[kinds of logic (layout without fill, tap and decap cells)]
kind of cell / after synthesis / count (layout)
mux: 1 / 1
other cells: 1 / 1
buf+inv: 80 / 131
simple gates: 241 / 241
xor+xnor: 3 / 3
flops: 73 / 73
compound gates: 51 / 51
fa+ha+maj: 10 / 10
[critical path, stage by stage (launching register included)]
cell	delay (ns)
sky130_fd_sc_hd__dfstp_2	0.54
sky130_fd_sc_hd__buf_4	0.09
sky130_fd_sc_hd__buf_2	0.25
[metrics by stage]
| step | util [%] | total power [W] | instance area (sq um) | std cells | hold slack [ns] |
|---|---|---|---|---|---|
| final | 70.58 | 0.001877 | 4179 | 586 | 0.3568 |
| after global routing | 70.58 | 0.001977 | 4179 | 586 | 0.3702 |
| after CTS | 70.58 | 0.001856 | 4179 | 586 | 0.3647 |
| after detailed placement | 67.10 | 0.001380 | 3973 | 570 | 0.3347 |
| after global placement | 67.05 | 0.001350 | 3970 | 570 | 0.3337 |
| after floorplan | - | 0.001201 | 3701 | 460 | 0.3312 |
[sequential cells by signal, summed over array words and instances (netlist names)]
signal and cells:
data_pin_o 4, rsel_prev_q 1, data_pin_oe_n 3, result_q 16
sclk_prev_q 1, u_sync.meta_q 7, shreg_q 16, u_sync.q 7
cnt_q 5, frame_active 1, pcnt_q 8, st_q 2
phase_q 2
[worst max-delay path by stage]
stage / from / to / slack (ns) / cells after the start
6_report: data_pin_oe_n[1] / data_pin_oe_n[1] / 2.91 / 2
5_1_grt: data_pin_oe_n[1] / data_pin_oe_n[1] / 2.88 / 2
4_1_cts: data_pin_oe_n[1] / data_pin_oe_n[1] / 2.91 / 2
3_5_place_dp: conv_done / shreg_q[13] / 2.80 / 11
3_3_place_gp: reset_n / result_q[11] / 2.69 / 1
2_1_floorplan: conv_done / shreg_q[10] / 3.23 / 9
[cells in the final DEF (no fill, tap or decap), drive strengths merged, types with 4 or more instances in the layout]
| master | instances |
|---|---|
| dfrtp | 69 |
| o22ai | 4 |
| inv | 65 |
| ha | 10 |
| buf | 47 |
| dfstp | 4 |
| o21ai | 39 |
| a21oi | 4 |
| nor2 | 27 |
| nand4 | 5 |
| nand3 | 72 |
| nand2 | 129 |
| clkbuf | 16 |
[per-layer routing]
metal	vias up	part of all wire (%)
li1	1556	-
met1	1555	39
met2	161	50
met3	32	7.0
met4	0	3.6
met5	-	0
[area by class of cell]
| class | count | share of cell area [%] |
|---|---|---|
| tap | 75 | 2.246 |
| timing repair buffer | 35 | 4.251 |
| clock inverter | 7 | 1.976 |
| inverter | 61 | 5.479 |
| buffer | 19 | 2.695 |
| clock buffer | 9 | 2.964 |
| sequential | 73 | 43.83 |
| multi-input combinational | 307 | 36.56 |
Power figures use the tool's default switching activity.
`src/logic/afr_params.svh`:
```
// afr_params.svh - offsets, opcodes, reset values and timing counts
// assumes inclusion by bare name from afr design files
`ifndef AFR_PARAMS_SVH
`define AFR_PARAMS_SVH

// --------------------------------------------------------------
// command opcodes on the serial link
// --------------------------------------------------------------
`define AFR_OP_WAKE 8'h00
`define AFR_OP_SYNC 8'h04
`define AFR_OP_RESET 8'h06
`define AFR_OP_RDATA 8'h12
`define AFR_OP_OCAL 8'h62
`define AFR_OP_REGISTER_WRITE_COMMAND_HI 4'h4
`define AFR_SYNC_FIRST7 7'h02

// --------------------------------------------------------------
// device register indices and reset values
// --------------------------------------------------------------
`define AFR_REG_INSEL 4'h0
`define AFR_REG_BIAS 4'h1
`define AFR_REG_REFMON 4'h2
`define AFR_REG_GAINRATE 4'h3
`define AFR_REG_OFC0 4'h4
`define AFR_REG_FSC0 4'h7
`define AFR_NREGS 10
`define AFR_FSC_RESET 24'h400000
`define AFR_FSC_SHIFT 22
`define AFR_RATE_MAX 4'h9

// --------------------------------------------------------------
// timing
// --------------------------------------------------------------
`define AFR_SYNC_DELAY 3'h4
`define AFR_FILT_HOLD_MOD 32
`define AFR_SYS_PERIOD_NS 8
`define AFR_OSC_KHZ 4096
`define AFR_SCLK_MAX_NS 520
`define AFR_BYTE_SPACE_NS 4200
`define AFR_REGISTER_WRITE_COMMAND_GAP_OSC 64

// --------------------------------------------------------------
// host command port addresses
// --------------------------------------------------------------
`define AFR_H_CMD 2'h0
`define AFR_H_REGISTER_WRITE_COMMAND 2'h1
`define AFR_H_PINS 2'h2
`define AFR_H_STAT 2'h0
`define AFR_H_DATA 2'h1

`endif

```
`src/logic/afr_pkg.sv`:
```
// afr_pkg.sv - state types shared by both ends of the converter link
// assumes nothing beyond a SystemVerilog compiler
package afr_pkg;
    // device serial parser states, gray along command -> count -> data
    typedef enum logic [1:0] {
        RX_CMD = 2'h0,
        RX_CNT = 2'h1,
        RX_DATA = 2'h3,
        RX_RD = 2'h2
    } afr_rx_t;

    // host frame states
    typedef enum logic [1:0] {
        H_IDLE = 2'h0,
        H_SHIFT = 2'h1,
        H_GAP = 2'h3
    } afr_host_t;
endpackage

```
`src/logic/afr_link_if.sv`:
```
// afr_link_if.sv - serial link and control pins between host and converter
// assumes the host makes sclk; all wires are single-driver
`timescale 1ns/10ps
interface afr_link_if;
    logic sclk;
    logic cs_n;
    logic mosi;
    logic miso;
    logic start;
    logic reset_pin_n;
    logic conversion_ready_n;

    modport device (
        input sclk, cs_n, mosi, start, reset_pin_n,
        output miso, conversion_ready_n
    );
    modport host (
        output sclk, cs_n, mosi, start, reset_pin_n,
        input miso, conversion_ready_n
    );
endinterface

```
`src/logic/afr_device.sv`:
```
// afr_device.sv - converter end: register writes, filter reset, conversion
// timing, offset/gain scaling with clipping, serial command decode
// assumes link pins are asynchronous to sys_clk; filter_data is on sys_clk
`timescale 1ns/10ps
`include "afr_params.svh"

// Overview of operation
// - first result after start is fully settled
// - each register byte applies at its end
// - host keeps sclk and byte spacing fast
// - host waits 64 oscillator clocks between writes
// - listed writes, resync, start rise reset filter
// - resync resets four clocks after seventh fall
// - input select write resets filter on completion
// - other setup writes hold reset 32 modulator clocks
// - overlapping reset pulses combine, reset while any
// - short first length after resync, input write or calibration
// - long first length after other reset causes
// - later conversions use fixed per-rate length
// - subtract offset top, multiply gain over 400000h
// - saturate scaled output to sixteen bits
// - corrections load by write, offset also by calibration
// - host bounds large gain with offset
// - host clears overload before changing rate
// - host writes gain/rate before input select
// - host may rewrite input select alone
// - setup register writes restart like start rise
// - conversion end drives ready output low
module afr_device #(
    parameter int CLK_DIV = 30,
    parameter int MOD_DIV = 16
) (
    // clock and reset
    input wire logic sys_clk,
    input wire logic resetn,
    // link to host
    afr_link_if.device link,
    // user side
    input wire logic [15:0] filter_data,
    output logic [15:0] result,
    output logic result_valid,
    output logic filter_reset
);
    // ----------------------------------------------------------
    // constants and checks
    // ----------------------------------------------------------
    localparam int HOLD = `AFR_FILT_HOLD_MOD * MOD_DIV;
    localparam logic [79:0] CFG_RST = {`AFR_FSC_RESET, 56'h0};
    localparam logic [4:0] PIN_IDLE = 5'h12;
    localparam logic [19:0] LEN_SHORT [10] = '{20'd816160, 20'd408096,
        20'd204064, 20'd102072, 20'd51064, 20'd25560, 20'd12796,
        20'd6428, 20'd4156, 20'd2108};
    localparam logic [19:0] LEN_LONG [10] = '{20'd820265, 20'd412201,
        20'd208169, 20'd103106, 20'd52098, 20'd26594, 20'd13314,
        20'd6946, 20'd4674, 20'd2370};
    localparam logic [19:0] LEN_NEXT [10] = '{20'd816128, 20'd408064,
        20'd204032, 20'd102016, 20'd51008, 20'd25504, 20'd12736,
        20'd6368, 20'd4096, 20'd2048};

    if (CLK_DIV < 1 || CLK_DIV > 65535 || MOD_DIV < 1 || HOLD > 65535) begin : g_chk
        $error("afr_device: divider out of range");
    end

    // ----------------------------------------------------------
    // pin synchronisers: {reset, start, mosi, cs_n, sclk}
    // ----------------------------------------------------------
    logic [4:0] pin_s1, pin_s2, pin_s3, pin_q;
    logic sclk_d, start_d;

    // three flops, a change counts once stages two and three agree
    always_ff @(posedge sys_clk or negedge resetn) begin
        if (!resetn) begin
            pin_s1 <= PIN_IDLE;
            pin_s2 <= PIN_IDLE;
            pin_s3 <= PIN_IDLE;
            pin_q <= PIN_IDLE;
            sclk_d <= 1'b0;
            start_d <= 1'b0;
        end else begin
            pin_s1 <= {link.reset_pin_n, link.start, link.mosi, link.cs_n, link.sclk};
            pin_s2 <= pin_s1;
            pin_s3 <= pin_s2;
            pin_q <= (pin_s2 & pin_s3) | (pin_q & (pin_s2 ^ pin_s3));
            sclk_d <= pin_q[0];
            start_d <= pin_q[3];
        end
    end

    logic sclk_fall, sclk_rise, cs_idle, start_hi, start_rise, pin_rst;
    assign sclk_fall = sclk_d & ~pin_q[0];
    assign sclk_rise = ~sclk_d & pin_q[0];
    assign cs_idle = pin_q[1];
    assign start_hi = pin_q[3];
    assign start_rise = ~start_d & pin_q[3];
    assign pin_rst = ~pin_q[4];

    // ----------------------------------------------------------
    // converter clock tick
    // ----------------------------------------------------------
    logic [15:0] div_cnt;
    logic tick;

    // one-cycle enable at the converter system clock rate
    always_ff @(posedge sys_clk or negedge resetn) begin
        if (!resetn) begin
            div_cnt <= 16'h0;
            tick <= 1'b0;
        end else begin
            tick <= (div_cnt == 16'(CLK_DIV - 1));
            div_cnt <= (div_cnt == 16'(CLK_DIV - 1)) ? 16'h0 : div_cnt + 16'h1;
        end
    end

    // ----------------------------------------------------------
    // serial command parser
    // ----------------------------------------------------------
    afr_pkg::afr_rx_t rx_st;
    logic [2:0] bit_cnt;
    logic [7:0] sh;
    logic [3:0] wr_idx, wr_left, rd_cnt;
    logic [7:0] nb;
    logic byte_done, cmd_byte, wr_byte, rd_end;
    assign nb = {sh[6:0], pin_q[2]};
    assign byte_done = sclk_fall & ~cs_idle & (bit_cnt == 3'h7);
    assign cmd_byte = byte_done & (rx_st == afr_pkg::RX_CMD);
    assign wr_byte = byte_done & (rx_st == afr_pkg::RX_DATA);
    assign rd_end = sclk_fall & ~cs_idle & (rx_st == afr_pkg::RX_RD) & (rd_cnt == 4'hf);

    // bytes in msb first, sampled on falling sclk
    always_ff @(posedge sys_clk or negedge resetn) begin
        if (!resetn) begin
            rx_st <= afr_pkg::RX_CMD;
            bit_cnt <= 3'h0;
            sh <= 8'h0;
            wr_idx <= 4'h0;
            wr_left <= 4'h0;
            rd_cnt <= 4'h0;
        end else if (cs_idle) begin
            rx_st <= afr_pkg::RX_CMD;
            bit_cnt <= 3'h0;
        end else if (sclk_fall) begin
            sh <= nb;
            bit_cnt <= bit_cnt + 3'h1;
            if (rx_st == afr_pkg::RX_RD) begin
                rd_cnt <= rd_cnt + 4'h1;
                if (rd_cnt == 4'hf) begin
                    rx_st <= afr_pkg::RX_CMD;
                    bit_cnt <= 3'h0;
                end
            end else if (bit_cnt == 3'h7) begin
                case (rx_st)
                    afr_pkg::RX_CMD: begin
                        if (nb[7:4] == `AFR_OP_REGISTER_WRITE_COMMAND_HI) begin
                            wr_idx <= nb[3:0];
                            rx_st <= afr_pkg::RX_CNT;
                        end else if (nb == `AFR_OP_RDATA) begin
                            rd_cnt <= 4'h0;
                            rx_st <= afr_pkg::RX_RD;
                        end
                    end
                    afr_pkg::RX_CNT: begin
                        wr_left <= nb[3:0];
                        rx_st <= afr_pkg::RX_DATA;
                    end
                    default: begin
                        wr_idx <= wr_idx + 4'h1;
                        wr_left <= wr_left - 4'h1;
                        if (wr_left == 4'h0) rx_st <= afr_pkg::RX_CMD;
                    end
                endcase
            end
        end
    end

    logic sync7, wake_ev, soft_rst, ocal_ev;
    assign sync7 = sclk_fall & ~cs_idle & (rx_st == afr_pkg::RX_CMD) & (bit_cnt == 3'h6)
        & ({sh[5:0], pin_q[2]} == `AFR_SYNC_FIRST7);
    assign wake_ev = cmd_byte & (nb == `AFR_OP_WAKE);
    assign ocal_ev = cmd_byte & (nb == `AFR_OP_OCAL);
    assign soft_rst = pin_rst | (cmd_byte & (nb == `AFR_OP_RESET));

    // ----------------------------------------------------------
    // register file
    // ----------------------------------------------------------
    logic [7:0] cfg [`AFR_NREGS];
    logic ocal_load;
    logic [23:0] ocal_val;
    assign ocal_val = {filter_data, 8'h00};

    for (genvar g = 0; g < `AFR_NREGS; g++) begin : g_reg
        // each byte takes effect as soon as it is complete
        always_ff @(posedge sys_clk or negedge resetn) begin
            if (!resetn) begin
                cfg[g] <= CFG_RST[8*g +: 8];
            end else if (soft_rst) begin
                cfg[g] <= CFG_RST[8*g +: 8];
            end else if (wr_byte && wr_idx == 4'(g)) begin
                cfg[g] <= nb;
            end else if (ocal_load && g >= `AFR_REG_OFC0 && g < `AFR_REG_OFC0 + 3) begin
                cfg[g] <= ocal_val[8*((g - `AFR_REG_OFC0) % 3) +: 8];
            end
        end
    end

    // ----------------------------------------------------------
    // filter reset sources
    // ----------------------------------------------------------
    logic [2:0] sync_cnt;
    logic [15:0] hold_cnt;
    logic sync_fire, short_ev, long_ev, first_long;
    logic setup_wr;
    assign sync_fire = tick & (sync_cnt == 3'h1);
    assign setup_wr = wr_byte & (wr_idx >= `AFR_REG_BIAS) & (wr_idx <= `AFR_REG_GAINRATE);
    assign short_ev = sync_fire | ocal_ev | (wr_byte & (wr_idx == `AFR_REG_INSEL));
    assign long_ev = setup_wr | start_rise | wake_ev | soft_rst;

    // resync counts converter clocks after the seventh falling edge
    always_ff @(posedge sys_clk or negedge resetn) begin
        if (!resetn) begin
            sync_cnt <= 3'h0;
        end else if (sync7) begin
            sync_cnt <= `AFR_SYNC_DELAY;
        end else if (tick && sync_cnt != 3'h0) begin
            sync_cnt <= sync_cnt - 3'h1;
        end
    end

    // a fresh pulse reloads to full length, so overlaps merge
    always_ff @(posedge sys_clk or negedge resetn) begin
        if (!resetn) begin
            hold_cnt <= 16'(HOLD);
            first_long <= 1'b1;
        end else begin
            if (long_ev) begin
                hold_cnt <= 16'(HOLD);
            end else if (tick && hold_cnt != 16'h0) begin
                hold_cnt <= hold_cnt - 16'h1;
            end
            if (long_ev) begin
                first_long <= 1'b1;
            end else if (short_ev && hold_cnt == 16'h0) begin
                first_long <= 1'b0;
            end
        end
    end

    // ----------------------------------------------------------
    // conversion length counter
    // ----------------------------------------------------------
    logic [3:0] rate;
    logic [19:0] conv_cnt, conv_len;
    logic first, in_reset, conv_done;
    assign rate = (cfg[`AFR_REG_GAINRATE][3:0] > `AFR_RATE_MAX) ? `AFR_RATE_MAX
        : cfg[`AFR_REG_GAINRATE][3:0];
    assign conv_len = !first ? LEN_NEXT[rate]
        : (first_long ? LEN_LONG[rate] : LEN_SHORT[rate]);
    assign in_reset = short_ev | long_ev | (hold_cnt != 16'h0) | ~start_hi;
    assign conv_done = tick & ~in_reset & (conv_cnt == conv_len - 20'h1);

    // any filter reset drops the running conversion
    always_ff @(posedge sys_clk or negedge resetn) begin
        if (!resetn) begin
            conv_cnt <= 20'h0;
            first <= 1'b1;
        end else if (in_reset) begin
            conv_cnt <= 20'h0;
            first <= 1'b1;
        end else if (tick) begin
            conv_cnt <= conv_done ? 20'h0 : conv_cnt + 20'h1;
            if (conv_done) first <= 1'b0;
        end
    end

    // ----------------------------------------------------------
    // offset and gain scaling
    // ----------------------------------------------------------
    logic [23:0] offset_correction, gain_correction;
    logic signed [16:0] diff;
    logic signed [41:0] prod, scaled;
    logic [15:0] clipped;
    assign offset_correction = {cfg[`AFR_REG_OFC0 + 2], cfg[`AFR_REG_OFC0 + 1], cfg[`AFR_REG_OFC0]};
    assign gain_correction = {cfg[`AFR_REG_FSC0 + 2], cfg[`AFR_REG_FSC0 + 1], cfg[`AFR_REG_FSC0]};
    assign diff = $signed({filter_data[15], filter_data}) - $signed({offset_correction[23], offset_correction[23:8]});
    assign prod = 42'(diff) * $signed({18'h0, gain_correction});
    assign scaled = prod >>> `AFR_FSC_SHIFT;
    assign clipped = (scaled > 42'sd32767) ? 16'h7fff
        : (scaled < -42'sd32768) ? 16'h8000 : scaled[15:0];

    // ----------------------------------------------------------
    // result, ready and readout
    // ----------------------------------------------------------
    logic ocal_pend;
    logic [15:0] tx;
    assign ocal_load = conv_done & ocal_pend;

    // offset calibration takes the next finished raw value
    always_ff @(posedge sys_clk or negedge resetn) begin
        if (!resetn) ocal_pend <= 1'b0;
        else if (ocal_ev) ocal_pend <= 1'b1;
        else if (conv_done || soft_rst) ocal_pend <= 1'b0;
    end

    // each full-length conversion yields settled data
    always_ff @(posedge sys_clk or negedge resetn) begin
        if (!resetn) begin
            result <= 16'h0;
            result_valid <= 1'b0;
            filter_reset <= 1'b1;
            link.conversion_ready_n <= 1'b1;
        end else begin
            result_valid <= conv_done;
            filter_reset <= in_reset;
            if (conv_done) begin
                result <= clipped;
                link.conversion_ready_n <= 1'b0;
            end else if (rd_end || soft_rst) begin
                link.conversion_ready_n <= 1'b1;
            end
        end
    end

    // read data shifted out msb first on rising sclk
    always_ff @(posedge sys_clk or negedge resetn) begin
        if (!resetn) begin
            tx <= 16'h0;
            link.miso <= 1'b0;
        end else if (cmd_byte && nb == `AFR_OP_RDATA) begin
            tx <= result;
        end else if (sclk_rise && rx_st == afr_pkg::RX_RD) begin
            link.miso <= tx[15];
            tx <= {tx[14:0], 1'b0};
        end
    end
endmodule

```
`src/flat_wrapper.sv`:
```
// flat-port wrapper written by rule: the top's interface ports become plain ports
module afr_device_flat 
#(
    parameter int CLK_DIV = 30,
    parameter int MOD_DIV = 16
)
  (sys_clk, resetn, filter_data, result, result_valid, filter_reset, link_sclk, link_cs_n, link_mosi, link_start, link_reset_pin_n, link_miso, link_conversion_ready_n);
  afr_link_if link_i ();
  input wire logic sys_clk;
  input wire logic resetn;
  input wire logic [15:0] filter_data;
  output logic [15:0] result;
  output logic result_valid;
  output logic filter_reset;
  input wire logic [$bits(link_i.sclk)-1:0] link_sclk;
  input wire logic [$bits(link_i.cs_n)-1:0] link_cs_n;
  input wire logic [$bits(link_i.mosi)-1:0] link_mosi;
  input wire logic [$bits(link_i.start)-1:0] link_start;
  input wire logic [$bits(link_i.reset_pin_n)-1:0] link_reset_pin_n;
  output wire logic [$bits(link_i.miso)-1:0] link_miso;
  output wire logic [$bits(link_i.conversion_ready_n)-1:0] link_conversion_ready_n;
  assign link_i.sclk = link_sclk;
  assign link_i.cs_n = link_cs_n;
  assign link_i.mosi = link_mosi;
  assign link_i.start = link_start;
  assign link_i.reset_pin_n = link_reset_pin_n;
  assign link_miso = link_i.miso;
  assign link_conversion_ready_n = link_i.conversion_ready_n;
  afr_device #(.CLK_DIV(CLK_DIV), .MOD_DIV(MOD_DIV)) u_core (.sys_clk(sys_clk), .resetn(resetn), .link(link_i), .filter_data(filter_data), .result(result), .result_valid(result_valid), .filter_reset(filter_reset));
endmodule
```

· · · · · · ·

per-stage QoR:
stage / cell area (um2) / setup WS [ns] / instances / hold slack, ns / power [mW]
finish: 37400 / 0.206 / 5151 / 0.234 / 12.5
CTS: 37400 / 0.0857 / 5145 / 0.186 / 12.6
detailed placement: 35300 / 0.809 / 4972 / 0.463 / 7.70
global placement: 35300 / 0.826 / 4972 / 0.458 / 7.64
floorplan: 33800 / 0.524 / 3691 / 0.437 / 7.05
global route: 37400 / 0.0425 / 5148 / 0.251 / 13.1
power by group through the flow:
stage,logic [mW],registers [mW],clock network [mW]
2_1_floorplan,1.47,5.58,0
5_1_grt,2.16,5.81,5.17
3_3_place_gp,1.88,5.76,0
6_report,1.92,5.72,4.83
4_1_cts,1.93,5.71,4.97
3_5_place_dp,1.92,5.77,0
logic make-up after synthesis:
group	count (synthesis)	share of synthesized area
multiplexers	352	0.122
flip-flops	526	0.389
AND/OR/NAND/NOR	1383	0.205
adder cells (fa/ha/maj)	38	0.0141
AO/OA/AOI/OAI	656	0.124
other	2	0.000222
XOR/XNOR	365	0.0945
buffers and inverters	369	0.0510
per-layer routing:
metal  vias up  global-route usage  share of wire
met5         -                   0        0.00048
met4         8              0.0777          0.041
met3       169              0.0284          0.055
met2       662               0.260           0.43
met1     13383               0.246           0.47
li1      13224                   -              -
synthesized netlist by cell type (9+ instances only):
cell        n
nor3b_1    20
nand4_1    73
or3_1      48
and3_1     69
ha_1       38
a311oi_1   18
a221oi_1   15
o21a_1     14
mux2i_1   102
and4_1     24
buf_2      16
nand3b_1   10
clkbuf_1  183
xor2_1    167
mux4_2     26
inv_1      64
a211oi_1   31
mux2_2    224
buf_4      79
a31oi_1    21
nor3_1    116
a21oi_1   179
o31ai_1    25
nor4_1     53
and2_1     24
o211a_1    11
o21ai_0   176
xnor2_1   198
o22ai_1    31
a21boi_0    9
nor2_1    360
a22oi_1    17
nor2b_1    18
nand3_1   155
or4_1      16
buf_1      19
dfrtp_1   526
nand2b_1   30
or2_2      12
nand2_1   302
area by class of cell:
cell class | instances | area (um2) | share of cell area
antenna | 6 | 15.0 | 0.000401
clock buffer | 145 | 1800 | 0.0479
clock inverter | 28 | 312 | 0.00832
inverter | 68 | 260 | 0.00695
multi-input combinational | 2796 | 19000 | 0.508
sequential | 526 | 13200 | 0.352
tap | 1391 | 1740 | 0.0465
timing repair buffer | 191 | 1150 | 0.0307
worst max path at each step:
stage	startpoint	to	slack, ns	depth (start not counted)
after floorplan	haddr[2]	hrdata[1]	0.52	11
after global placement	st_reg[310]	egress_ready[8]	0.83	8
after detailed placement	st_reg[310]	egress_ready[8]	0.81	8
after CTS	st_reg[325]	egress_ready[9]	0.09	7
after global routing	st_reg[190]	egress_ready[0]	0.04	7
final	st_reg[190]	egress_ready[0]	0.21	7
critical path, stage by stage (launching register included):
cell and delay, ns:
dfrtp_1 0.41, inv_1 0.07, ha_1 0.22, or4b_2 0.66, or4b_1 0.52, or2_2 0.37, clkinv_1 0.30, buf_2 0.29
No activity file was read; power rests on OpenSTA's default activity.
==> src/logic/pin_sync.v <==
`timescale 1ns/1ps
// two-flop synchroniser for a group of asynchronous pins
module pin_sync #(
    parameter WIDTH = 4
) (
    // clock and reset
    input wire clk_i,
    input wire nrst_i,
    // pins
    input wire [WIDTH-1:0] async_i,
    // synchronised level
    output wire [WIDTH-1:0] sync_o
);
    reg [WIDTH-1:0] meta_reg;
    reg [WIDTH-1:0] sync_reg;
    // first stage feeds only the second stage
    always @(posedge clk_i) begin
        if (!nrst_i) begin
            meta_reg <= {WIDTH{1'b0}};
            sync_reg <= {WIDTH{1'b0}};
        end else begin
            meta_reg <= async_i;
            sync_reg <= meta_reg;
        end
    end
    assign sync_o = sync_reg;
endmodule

· · · · · · ·

= Instructions to follow =
If a line in the data above contains "signal", return that line.

= Result =
[sequential cells by signal, summed over array words and instances (netlist names)]
signal and cells:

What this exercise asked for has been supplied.